Source: IBS sufferer who has spent years talking to GI specialists and reading research papers about this stuff. It's hard, and as soon as you think you have it figured out it smacks you in the face with another factor you haven't considered.
"Turnbaugh’s team found that switching mice to a high-sugar, high-fat diet reshaped the abundance of the community of microbes in the gut to a new, stable makeup within three days, in a reproducible manner that was largely independent of genetic differences among individual mice."
When babies are born, their gut is sterile before it gets colonized from outside. The diet definitely can affect which strain will outgrow others, but all gut bacteria is exogenous.
[0] http://www.whitemountainfoods.com/YogurtProductPage.html
A NY Times article earlier this year gives a background on how the rise of antibiotics has been accompanied by a rise in weight among animals and humans alike:
http://www.nytimes.com/2014/03/09/opinion/sunday/the-fat-dru...
Kids in particular seem to be at risk. A recent study of 64,000 kids has associated repeated antibiotic exposure before age 2 with early childhood obesity:
http://archpedi.jamanetwork.com/article.aspx?articleid=19098...
It's good we're investigating diet-based therapy, so patients can someday hear their doctors say "after finishing this broad-spectrum antibiotic prescription, you [or your child] should eat like this for this amount of time to restore digestive health."
Also, they also found a connection between obesity and "Steroid use, male sex, urban practice, public insurance, Hispanic ethnicity, and diagnosed asthma or wheezing were also predictors of obesity; common infectious diagnoses and antireflux medications were not."
Six doctor visits, stool and blood tests later, the doctors found what moved in. New antibiotics and replenishment medicines, diet with lots of probiotics, and within a few months I was back to mostly normal.
My story is simple, if you end up on harsh antibiotics it can change your life. Plan for it.
Something other than C. Diff? Would you mind sharing what it was?
(http://www.nature.com/news/gut-brain-link-grabs-neuroscienti...)
Tradition? Capsicums are a new world crop. They didn't make much of a dent in cuisines outside of the Americas until the 18th century.

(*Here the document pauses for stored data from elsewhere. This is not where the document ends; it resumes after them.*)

$ cat src/rtl/simon_pkg.sv
// Shared constants and elaboration helpers for the parametrised Simon encrypt engine.
package simon_pkg;

  // z sequences stored with z[i] at bit i
  localparam logic [61:0] SIMON_Z0 = 62'b01100111000011010100100010111110110011100001101010010001011111;
  localparam logic [61:0] SIMON_Z1 = 62'b01011010000110010011111011100010101101000011001001111101110001;
  localparam logic [61:0] SIMON_Z2 = 62'b11001101101001111110001000010100011001001011000000111011110101;
  localparam logic [61:0] SIMON_Z3 = 62'b11110000101100111001010001001000000111101001100011010111011011;
  localparam logic [61:0] SIMON_Z4 = 62'b11110111001001010011000011101000000100011011010110011110001011;

  typedef enum logic [1:0] {
    ST_IDLE = 2'd0,
    ST_RUN  = 2'd1,
    ST_DONE = 2'd2
  } simon_state_e;

  function automatic bit simon_legal(input int n, input int m);
    return (n == 16 && m == 4) ||
           (n == 24 && (m == 3 || m == 4)) ||
           (n == 32 && (m == 3 || m == 4)) ||
           (n == 48 && (m == 2 || m == 3)) ||
           (n == 64 && (m >= 2 && m <= 4));
  endfunction

  function automatic int simon_rounds(input int n, input int m);
    if (n == 16 && m == 4) return 32;
    if (n == 24)           return 36;
    if (n == 32)           return (m == 3) ? 42 : 44;
    if (n == 48)           return (m == 2) ? 52 : 54;
    if (n == 64)           return (m == 2) ? 68 : ((m == 3) ? 69 : 72);
    return 0;
  endfunction

  function automatic int simon_zsel(input int n, input int m);
    if ((n == 16 && m == 4) || (n == 24 && m == 3)) return 0;
    if (n == 24 && m == 4)                          return 1;
    if ((n == 32 && m == 3) || (n == 48 && m == 2) || (n == 64 && m == 2)) return 2;
    if ((n == 32 && m == 4) || (n == 48 && m == 3) || (n == 64 && m == 3)) return 3;
    return 4;
  endfunction

  function automatic logic [61:0] simon_zseq(input int n, input int m);
    case (simon_zsel(n, m))
      0:       return SIMON_Z0;
      1:       return SIMON_Z1;
      2:       return SIMON_Z2;
      3:       return SIMON_Z3;
      default: return SIMON_Z4;
    endcase
  endfunction

endpackage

Spicing food has a preservative effect, which is probably a more important factor in the spread of the practice than masking food that has already gone off.
It's easy to find diets for losing weight in general, but I'm curious if we know enough to create a diet to make a microflora composition that can help the weight loss process along. I keep seeing mentions of the microflora factor influencing weight gain, so I'm assuming there's a way to cultivate it to help with loss as well.

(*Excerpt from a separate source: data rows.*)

### src/rtl/sram_arbiter.sv
// Arbitrates a single-port async SRAM between a display reader and one writer.
// Display reads always win; all SRAM-side outputs are registered.
module sram_arbiter #(
  parameter int ADDR_W       = 20,
  parameter int DATA_W       = 16,
  parameter int STARVE_LIMIT = 8
) (
  input  logic              i_clk,
  input  logic              i_rst,
  input  logic              i_disp_req,
  input  logic [ADDR_W-1:0] i_disp_addr,
  output logic [DATA_W-1:0] o_disp_data,
  output logic              o_disp_valid,
  input  logic              i_wr_req,
  input  logic [ADDR_W-1:0] i_wr_addr,
  input  logic [DATA_W-1:0] i_wr_data,
  output logic              o_wr_ack,
  output logic              o_wr_starved,
  output logic [ADDR_W-1:0] o_SRAM_ADDR,
  output logic [DATA_W-1:0] o_SRAM_DQ,
  output logic              o_SRAM_DQ_OE,
  input  logic [DATA_W-1:0] i_SRAM_DQ,
  output logic              o_SRAM_CE_N,
  output logic              o_SRAM_OE_N,
  output logic              o_SRAM_WE_N,
  output logic              o_SRAM_LB_N,
  output logic              o_SRAM_UB_N
);

  // state   | meaning
  // S_IDLE  | no SRAM access this cycle, all strobes inactive
  // S_READ  | display word being read from the SRAM this cycle
  // S_WRITE | writer word being driven into the SRAM this cycle
  localparam logic [1:0] S_IDLE  = 2'd0;
  localparam logic [1:0] S_READ  = 2'd1;
  localparam logic [1:0] S_WRITE = 2'd2;

  localparam logic [7:0] STARVE_LIM = 8'(STARVE_LIMIT);

  logic [1:0] state;
  logic [1:0] state_nxt;
  logic [7:0] starve_cnt;

  always_comb begin
    state_nxt = S_IDLE;
    if (i_disp_req)
      state_nxt = S_READ;
    else if (i_wr_req)
      state_nxt = S_WRITE;
  end

  always_ff @(posedge i_clk) begin
    if (i_rst) begin
      state        <= S_IDLE;
      o_SRAM_ADDR  <= '0;
      o_SRAM_DQ    <= '0;
      o_SRAM_DQ_OE <= 1'b0;
      o_SRAM_CE_N  <= 1'b1;
      o_SRAM_OE_N  <= 1'b1;
      o_SRAM_WE_N  <= 1'b1;
      o_SRAM_LB_N  <= 1'b1;
      o_SRAM_UB_N  <= 1'b1;
      o_disp_data  <= '0;
      o_disp_valid <= 1'b0;
      o_wr_ack     <= 1'b0;
      starve_cnt   <= 8'd0;
      o_wr_starved <= 1'b0;
    end else begin
      state <= state_nxt;

      // Read data is captured at the edge that ends the read cycle.
      o_disp_valid <= (state == S_READ);
      if (state == S_READ)
        o_disp_data <= i_SRAM_DQ;

      o_wr_ack     <= (state_nxt == S_WRITE);
      o_SRAM_DQ_OE <= (state_nxt == S_WRITE);
      o_SRAM_CE_N  <= (state_nxt == S_IDLE);
      o_SRAM_OE_N  <= (state_nxt != S_READ);
      o_SRAM_WE_N  <= (state_nxt != S_WRITE);
      o_SRAM_LB_N  <= (state_nxt == S_IDLE);
      o_SRAM_UB_N  <= (state_nxt == S_IDLE);

      case (state_nxt)
        S_READ:  o_SRAM_ADDR <= i_disp_addr;
        S_WRITE: begin
          o_SRAM_ADDR <= i_wr_addr;
          o_SRAM_DQ   <= i_wr_data;
        end
        default: ;
      endcase

      if (i_wr_req && (state_nxt != S_WRITE)) begin
        if (starve_cnt != 8'hFF)
          starve_cnt <= starve_cnt + 8'd1;
      end else begin
        starve_cnt <= 8'd0;
      end

      // Flag follows the counter by one cycle; it never changes the grant.
      o_wr_starved <= (starve_cnt >= STARVE_LIM);
    end
  end

endmodule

The answer in humans does not quite match the answer in mice so far. Possible reasons to explain this discrepancy : might be the lack of a large enough group to study, or a local variation in the groups that does not generalize to mice.
1. The speed at which the microbiome can change (<3 days)
2. The permanence of such changes (some of them are more permanent than others)
There are a couple mouse papers out that don't directly address the issue in 2, but that permanence (or lack thereof) played prominent roles in their findings.
What I'm really interested in is which types of bacteria create a feedback loop by releasing chemicals/hormones to increase hunger or cravings for specific foods. Definitely not an easy thing to determine given all the variables, but it seems very likely based on the other studies showing bacteria can promote fat or thin mice: http://www.scientificamerican.com/article/how-gut-bacteria-h...
It will be fascinating to see how our understanding of nutrition and diet changes as science finally catches up. Studies like this are just the beginning.
http://blogs.discovermagazine.com/notrocketscience/2012/05/0...
http://www.wired.com/2014/04/hadza-hunter-gatherer-gut-micro...
The second link is particularly interesting, as the Hadza hunter-gatherers have a lot of gut bacteria that cause disease in the west. So it seems that gut bacteria aren't the whole story. Something to complicate the story for people who want to cure mental illness or create skinny people via manipulating gut bacteria.